KTH, School of Biotechnology (BIO), Theoretical Chemistry (closed 20110512).
2012 (English)In: Handbook of Computational Chemistry / [ed] J. Leszczynski, Springer Berlin/Heidelberg, 2012, 1067-1093 p.Chapter in book (Refereed)
Abstract [en]

We review the general concept of nonadiabatic quantum spin transitions in biochemistry. A few important examples are highlighted to illustrate the concept: the role of spin effects in oxidases, cytochromes, in dioxygen binding to heme, in photosynthesis, and in tentative models of consciousness. The most thoroughly studied of these effects are connected with dioxygen activation by enzymes.

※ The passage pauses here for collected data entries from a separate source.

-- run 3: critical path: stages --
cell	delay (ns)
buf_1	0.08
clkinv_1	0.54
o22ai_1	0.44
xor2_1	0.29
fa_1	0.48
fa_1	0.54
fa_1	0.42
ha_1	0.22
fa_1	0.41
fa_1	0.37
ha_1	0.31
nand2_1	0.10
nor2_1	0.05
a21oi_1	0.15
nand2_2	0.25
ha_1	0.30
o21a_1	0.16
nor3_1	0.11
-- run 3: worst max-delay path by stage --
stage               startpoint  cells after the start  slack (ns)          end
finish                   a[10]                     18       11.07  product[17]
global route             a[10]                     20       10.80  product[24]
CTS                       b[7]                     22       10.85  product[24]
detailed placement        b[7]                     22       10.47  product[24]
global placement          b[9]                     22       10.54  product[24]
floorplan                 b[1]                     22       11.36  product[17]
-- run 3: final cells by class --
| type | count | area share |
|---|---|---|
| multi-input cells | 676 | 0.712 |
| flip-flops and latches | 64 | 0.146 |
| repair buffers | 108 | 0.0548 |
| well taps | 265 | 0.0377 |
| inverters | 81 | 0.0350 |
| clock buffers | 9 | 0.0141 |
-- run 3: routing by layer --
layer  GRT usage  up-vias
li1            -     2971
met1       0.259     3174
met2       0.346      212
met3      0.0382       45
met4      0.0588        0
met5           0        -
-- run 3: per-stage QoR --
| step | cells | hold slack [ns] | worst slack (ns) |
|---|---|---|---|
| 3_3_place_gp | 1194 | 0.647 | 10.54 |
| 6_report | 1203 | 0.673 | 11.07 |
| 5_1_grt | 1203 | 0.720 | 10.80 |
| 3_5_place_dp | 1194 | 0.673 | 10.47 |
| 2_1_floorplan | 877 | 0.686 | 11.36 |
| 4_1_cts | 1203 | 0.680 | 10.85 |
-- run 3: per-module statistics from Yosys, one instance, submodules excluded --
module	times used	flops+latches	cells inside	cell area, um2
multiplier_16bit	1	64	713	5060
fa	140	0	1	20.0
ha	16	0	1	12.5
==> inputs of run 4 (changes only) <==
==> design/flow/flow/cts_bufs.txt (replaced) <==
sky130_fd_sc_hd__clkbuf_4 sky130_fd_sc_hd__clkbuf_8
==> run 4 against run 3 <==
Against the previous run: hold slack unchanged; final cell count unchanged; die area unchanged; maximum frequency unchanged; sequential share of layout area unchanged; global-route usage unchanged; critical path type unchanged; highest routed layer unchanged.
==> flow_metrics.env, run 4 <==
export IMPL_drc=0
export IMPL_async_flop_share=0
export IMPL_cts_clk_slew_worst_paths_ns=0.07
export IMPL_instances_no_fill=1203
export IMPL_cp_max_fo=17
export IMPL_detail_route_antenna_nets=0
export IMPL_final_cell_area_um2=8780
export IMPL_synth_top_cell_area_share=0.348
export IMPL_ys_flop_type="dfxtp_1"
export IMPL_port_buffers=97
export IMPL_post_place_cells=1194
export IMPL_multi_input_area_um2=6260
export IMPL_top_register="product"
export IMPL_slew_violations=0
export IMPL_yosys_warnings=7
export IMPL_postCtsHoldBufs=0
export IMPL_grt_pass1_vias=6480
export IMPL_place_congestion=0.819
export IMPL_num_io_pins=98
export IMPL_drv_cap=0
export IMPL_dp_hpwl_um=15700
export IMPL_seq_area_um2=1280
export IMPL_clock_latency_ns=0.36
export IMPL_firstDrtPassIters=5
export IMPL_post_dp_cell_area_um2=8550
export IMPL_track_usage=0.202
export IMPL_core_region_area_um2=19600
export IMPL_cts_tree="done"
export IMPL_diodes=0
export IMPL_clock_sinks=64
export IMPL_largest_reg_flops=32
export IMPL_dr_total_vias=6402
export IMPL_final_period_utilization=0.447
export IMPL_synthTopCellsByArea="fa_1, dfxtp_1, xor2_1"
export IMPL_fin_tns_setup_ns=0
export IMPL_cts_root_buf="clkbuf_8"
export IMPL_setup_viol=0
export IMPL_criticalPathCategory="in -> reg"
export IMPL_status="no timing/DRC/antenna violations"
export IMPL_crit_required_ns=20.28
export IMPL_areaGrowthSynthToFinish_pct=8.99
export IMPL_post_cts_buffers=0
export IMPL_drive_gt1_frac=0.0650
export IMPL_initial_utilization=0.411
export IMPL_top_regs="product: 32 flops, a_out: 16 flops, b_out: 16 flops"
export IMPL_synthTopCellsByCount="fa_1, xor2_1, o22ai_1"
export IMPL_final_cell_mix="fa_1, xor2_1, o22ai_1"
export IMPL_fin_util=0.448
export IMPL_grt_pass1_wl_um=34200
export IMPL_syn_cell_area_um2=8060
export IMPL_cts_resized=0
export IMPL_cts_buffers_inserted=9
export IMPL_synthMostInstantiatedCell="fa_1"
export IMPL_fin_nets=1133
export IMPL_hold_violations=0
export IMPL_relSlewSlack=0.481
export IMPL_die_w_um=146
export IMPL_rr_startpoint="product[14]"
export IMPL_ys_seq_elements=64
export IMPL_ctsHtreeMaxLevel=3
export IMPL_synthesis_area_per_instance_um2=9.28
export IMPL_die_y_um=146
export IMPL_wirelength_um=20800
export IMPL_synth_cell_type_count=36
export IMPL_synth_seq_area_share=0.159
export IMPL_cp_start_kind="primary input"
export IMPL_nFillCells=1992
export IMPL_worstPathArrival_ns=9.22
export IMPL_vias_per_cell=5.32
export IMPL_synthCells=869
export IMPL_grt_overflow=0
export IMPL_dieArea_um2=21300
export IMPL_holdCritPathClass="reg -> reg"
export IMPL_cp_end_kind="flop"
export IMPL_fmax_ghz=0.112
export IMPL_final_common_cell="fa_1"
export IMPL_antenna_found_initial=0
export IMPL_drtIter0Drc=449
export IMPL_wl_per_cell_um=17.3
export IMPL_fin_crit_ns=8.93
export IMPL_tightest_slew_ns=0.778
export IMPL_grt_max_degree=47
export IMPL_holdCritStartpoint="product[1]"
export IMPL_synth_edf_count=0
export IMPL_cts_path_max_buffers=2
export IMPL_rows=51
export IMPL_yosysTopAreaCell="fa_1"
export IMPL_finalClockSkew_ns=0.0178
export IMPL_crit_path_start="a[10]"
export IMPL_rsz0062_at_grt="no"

Discussion on the mechanisms of overcoming spin prohibitions in dioxygen reactions with flavin-dependent oxygenases and with hemoglobin and myoglobin is presented in some detail. We consider spin-orbit coupling (SOC) between the starting triplet state from the entrance channel of the O2 binding to glucose oxidase, to ferrous heme, and the final singlet open-shell state in these intermediates. Both triplet (T) and singlet (S) states in these examples are dominated by the radical-pair structures D+ -O2− induced by charge transfer; the peculiarities of their orbital configurations are essential for the SOC analysis. An account of specific SOC in the open πg-shell of dioxygen helps to explain the probability of T-S transitions in the active site near the transition state. Simulated potential energy surface cross-sections along the reaction coordinates for these multiplets, calculated by density functional theory, agree with the notion of a relatively strong SOC induced inside the oxygen moiety by an orbital angular momentum change in the πg-shell during the T-S transition. The SOC model explains well the efficient spin inversion during the O2 binding with heme and glucose oxidase, which constitutes a key mechanism for understanding metabolism. Other examples of nontrivial roles of spin effects in biochemistry are briefly discussed.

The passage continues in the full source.